Following a successful career on Wall Street, Sheldon moved to Florida, where he is now the CEO of WCC Services. He has a passion for seeing young men without fathers transformed by the truths of Jesus.
LAUNCH: Strategies for Launching
Your Career & Family
Looking for Affirmation in
All the Wrong Places
Featured Speaker: Sheldon Wilson, CEO of WCC Services
Brett Clemmer: Hey, good morning, Men. It’s great to see you this morning. Thanks for coming out. What is this? The best place to be on a Friday morning. It is so awesome to see you guys here. I want to do a couple shout outside before we get started here. We got a group of guys at Hope Mills Men’s Ministry, a group of six who have been meeting on Saturdays at 9:00 using the video bible study that we’re broadcasting here. Wayne Heath up at Hope Mills, North Carolina. Then, we’ve got an area director in Ohio, Phil Elmore, is doing a great job reaching churches all throughout the Covington area of Ohio. Anybody here know where Covington, Ohio is? Good, one person, two, three. Who just wants to know where Covington is? One person. Well, that’s horrible.

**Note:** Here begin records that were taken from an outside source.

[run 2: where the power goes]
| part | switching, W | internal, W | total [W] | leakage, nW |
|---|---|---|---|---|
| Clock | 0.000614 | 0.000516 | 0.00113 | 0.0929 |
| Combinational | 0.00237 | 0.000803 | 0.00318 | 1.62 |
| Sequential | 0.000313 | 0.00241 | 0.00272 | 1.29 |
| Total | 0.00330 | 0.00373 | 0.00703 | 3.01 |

All right. So, why don’t we give these guys a rousing welcome here. And in Morley style, one, two, three. All right. Hey, I am so excited for this morning with you guys. We’ve got a speaker in this series that we’re doing. We’re doing The Launch series where we’re talking about successful strategies for building your career and family. This is the third week, and three more weeks after this we’re going to give you an opportunity to sign up for a mentoring experience, going through a coaching guide that Pat’s put together. So, I’m really excited about the mentoring experience. Now, if you want to be a mentor we would love to have … We need some more mentors. We would love to have some guys step up to be mentors, and you might be saying, “I have no idea how to be a mentor.” It doesn’t matter if you know how. We will show you how. A week from tomorrow, on September 28, a week from tomorrow, September 28, we’re going to have a half-day workshop at the Man in The Mirror office up in Casselberry.

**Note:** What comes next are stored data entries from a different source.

==> src/iu_time_alignment_ctrl.v <==
// time alignment controller of the serving radio controller, axi4-lite slave
// assumes link strobes and need indication come from logic on aclk
//
// Our own choices: the AXI4-Lite interface to the registers and the placing of the registers.
`timescale 1ns/1ps
`include "ta_ctrl_consts.vh"

module iu_time_alignment_ctrl #(
	parameter [`TMR_W-1:0] SUP_LEN_DEFAULT = `SUP_LEN_RST,
	parameter [`TMR_W-1:0] HOLD_LEN_DEFAULT = `HOLD_LEN_RST
) (
	input wire aclk,
	input wire aresetn,
	input wire [7:0] s_axi_awaddr,
	input wire s_axi_awvalid,
	output wire s_axi_awready,
	input wire [31:0] s_axi_wdata,
	input wire [3:0] s_axi_wstrb,
	input wire s_axi_wvalid,
	output wire s_axi_wready,
	output wire [1:0] s_axi_bresp,
	output wire s_axi_bvalid,
	input wire s_axi_bready,
	input wire [7:0] s_axi_araddr,
	input wire s_axi_arvalid,
	output wire s_axi_arready,
	output wire [31:0] s_axi_rdata,
	output wire [1:0] s_axi_rresp,
	output wire s_axi_rvalid,
	input wire s_axi_rready,
	input wire need_align,
	input wire [7:0] need_steps,
	input wire data_suspended,
	input wire bearer_changed,
	output wire tx_valid,
	input wire tx_ready,
	output wire [7:0] tx_steps,
	input wire rx_ack,
	input wire rx_nack,
	input wire [7:0] rx_cause,
	output wire local_error,
	output wire irq
);
	localparam [2:0] S_IDLE = 3'h0;
	localparam [2:0] S_SEND = 3'h1;
	localparam [2:0] S_WAIT = 3'h2;
	localparam [2:0] S_HOLD = 3'h3;
	localparam [2:0] S_FAIL = 3'h4;

	reg [2:0] state_ff;
	reg [7:0] steps_ff;
	reg [7:0] cause_ff;
	reg [3:0] retry_ff;
	reg blocked_ff;
	reg en_ff;
	reg [`TMR_W-1:0] sup_len_ff;
	reg [`TMR_W-1:0] hold_len_ff;
	reg [3:0] retry_lim_ff;
	reg [`EV_W-1:0] int_stat_ff;
	reg [`EV_W-1:0] int_en_ff;

	// axi bookkeeping
	reg aw_hold_ff;
	reg w_hold_ff;
	reg [7:0] awaddr_ff;
	reg [31:0] wdata_ff;
	reg [3:0] wstrb_ff;
	reg bvalid_ff;
	reg [1:0] bresp_ff;
	reg rvalid_ff;
	reg [1:0] rresp_ff;
	reg [31:0] rdata_ff;

	wire sup_exp;
	wire hold_exp;
	wire sup_run;
	wire hold_run;

	// ---- register bus ----
	assign s_axi_awready = ~aw_hold_ff & ~bvalid_ff;
	assign s_axi_wready = ~w_hold_ff & ~bvalid_ff;
	assign s_axi_bvalid = bvalid_ff;
	assign s_axi_bresp = bresp_ff;
	assign s_axi_arready = ~rvalid_ff;
	assign s_axi_rvalid = rvalid_ff;
	assign s_axi_rresp = rresp_ff;
	assign s_axi_rdata = rdata_ff;

	wire wr_go = aw_hold_ff & w_hold_ff & ~bvalid_ff;
	wire [31:0] wmask = {{8{wstrb_ff[3]}}, {8{wstrb_ff[2]}},
		{8{wstrb_ff[1]}}, {8{wstrb_ff[0]}}};
	wire [31:0] wbits = wdata_ff & wmask;
	wire wr_ctrl = wr_go & (awaddr_ff == `A_CTRL);
	wire wr_iclr = wr_go & (awaddr_ff == `A_INT_CLR);
	wire err_clr = wr_ctrl & wbits[`CTRL_ERR_CLR];
	wire unblock = wr_ctrl & wbits[`CTRL_UNBLOCK];

	wire wr_known = (awaddr_ff == `A_CTRL) | (awaddr_ff == `A_SUP_LEN) |
		(awaddr_ff == `A_HOLD_LEN) | (awaddr_ff == `A_RETRY_LIM) |
		(awaddr_ff == `A_INT_CLR) | (awaddr_ff == `A_INT_EN);

	always @(posedge aclk) begin
		if (!aresetn) begin
			aw_hold_ff <= 1'b0;
			w_hold_ff <= 1'b0;
			awaddr_ff <= 8'h00;
			wdata_ff <= 32'h00000000;
			wstrb_ff <= 4'h0;
			bvalid_ff <= 1'b0;
			bresp_ff <= `RESP_OKAY;
		end else begin
			if (s_axi_awvalid && s_axi_awready) begin
				aw_hold_ff <= 1'b1;
				awaddr_ff <= {s_axi_awaddr[7:2], 2'b00};
			end
			if (s_axi_wvalid && s_axi_wready) begin
				w_hold_ff <= 1'b1;
				wdata_ff <= s_axi_wdata;
				wstrb_ff <= s_axi_wstrb;
			end
			if (wr_go) begin
				aw_hold_ff <= 1'b0;
				w_hold_ff <= 1'b0;
				bvalid_ff <= 1'b1;
				bresp_ff <= wr_known ? `RESP_OKAY : `RESP_SLVERR;
			end else if (bvalid_ff && s_axi_bready) begin
				bvalid_ff <= 1'b0;
			end
		end
	end

	// configuration registers; lanes merged by strobe
	always @(posedge aclk) begin
		if (!aresetn) begin
			en_ff <= 1'b0;
			sup_len_ff <= SUP_LEN_DEFAULT;
			hold_len_ff <= HOLD_LEN_DEFAULT;
			retry_lim_ff <= `RETRY_LIM_RST;
			int_en_ff <= {`EV_W{1'b0}};
		end else if (wr_go) begin
			case (awaddr_ff)
				`A_CTRL: begin
					if (wstrb_ff[0])
						en_ff <= wdata_ff[`CTRL_EN];
				end
				`A_SUP_LEN: begin
					sup_len_ff <= (sup_len_ff & ~wmask[`TMR_W-1:0]) | wbits[`TMR_W-1:0];
				end
				`A_HOLD_LEN: begin
					hold_len_ff <= (hold_len_ff & ~wmask[`TMR_W-1:0]) | wbits[`TMR_W-1:0];
				end
				`A_RETRY_LIM: begin
					if (wstrb_ff[0])
						retry_lim_ff <= wdata_ff[3:0];
				end
				`A_INT_EN: begin
					if (wstrb_ff[0])
						int_en_ff <= wdata_ff[`EV_W-1:0];
				end
				default: begin
				end
			endcase
		end
	end

	// read path, one cycle after address taken
	reg [31:0] rd_mux;
	reg rd_known;
	always @* begin
		rd_mux = 32'h00000000;
		rd_known = 1'b1;
		case ({s_axi_araddr[7:2], 2'b00})
			`A_CTRL: rd_mux = {31'h00000000, en_ff};
			`A_SUP_LEN: rd_mux = {8'h00, sup_len_ff};
			`A_HOLD_LEN: rd_mux = {8'h00, hold_len_ff};
			`A_RETRY_LIM: rd_mux = {28'h0000000, retry_lim_ff};
			`A_STATUS: rd_mux = {20'h00000, retry_ff, 1'b0, local_error,
				sup_run, blocked_ff, hold_run, state_ff};
			`A_INT_STAT: rd_mux = {27'h0000000, int_stat_ff};
			`A_INT_CLR: rd_mux = 32'h00000000;
			`A_INT_EN: rd_mux = {27'h0000000, int_en_ff};
			`A_LAST: rd_mux = {16'h0000, cause_ff, steps_ff};
			default: rd_known = 1'b0;
		endcase
	end

	always @(posedge aclk) begin
		if (!aresetn) begin
			rvalid_ff <= 1'b0;
			rresp_ff <= `RESP_OKAY;
			rdata_ff <= 32'h00000000;
		end else if (s_axi_arvalid && s_axi_arready) begin
			rvalid_ff <= 1'b1;
			rdata_ff <= rd_mux;
			rresp_ff <= rd_known ? `RESP_OKAY : `RESP_SLVERR;
		end else if (rvalid_ff && s_axi_rready) begin
			rvalid_ff <= 1'b0;
		end
	end

	// ---- procedure ----
	wire in_wait = (state_ff == S_WAIT);
	// answers outside a pending command are stray and ignored
	wire got_ack = in_wait & rx_ack;
	wire got_nack = in_wait & rx_nack & ~rx_ack;
	wire nack_ns = got_nack & (rx_cause == `CAUSE_NOT_SUPP);
	wire nack_other = got_nack & ~nack_ns;
	wire timeout = in_wait & sup_exp & ~rx_ack & ~rx_nack;
	wire fail = nack_other | timeout;
	wire give_up = fail & (retry_ff >= retry_lim_ff);
	wire launch = en_ff & need_align & ~data_suspended & ~blocked_ff;

	assign tx_valid = (state_ff == S_SEND);
	assign tx_steps = steps_ff;
	assign local_error = (state_ff == S_FAIL);

	// supervision: loaded as the frame leaves, stopped by any answer
	cycle_timer #(
		.W(`TMR_W)
	) u_sup_timer (
		.aclk(aclk),
		.aresetn(aresetn),
		.load(tx_valid & tx_ready),
		.stop(got_ack | got_nack),
		.len(sup_len_ff),
		.running(sup_run),
		.expire(sup_exp)
	);

	// hold-off against timing oscillation
	cycle_timer #(
		.W(`TMR_W)
	) u_hold_timer (
		.aclk(aclk),
		.aresetn(aresetn),
		.load(got_ack),
		.stop(1'b0),
		.len(hold_len_ff),
		.running(hold_run),
		.expire(hold_exp)
	);

	always @(posedge aclk) begin
		if (!aresetn) begin
			state_ff <= S_IDLE;
			steps_ff <= 8'h00;
			cause_ff <= 8'h00;
			retry_ff <= 4'h0;
		end else begin
			if (got_nack)
				cause_ff <= rx_cause;
			case (state_ff)
				S_IDLE: begin
					if (launch) begin
						state_ff <= S_SEND;
						steps_ff <= need_steps;
					end
				end
				S_SEND: begin
					// payload held until the link takes it
					if (tx_ready)
						state_ff <= S_WAIT;
				end
				S_WAIT: begin
					// only one command pending; next waits for an outcome
					if (got_ack) begin
						state_ff <= S_HOLD;
						retry_ff <= 4'h0;
					end else if (nack_ns) begin
						state_ff <= S_IDLE;
					end else if (give_up) begin
						state_ff <= S_FAIL;
					end else if (fail) begin
						state_ff <= S_IDLE;
						retry_ff <= retry_ff + 4'h1;
					end
				end
				S_HOLD: begin
					if (hold_exp)
						state_ff <= S_IDLE;
				end
				S_FAIL: begin
					// stays until software has taken local action
					if (err_clr) begin
						state_ff <= S_IDLE;
						retry_ff <= 4'h0;
					end
				end
				default: state_ff <= S_IDLE;
			endcase
		end
	end

	// bearer block; a fresh refusal wins over a same-cycle change
	always @(posedge aclk) begin
		if (!aresetn)
			blocked_ff <= 1'b0;
		else if (nack_ns)
			blocked_ff <= 1'b1;
		else if (bearer_changed | unblock)
			blocked_ff <= 1'b0;
	end

	// ---- interrupts: sticky, set wins over clear ----
	wire [`EV_W-1:0] ev;
	assign ev[`EV_OK] = got_ack;
	assign ev[`EV_NOT_SUPP] = nack_ns;
	assign ev[`EV_NOT_POSS] = nack_other;
	assign ev[`EV_TIMEOUT] = timeout;
	assign ev[`EV_LOCAL_ERR] = give_up;

	wire [`EV_W-1:0] iclr = wr_iclr ? wbits[`EV_W-1:0] : {`EV_W{1'b0}};

	always @(posedge aclk) begin
		if (!aresetn)
			int_stat_ff <= {`EV_W{1'b0}};
		else
			int_stat_ff <= (int_stat_ff & ~iclr) | ev;
	end

	assign irq = |(int_stat_ff & int_en_ff);
endmodule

So, two things, if you want to be a mentor or if you don’t want to be a mentor but you’re table leader is telling you that you should want to be a mentor, which is equally valid. Just listen to him, and come out a week from tomorrow at eight o’clock in the morning at the Man in the Mirror offices. There’ll be about probably like a $10 suggested donation if you can do that. We’ll have some resources for you. We’ll have lunch for you, coffee and something in the morning. But, we’d love to have a bunch of guys come out and learn about how to be a mentor, and then at the end of the series we’re going to connect guys up for that mentor experience.
Some of you went to our gala last year. How many of you went to the No Family Left Behind gala? Wow, that’s fantastic. Thank you so much for coming. Well, I’m walking through the gala last year and in a sea of faces there’s this table that just completely draws me over. I don’t know anybody sitting at the table, and I’m the President of the ministry so I’m supposed to like be nice to everybody, right? So, I walk up to this table of guys, and I stick out my hand and I shake this guy’s hand. Have you ever heard the idea of love at first sight? Well, this guy and I we were like bros at first sight, like three min … Like, 30 seconds into the conversation I knew that Sheldon Wilson was going to be my friend. I don’t know how I knew, I just knew that he was going to be my friend. I had no idea how much of a true brother Sheldon was going to turn into.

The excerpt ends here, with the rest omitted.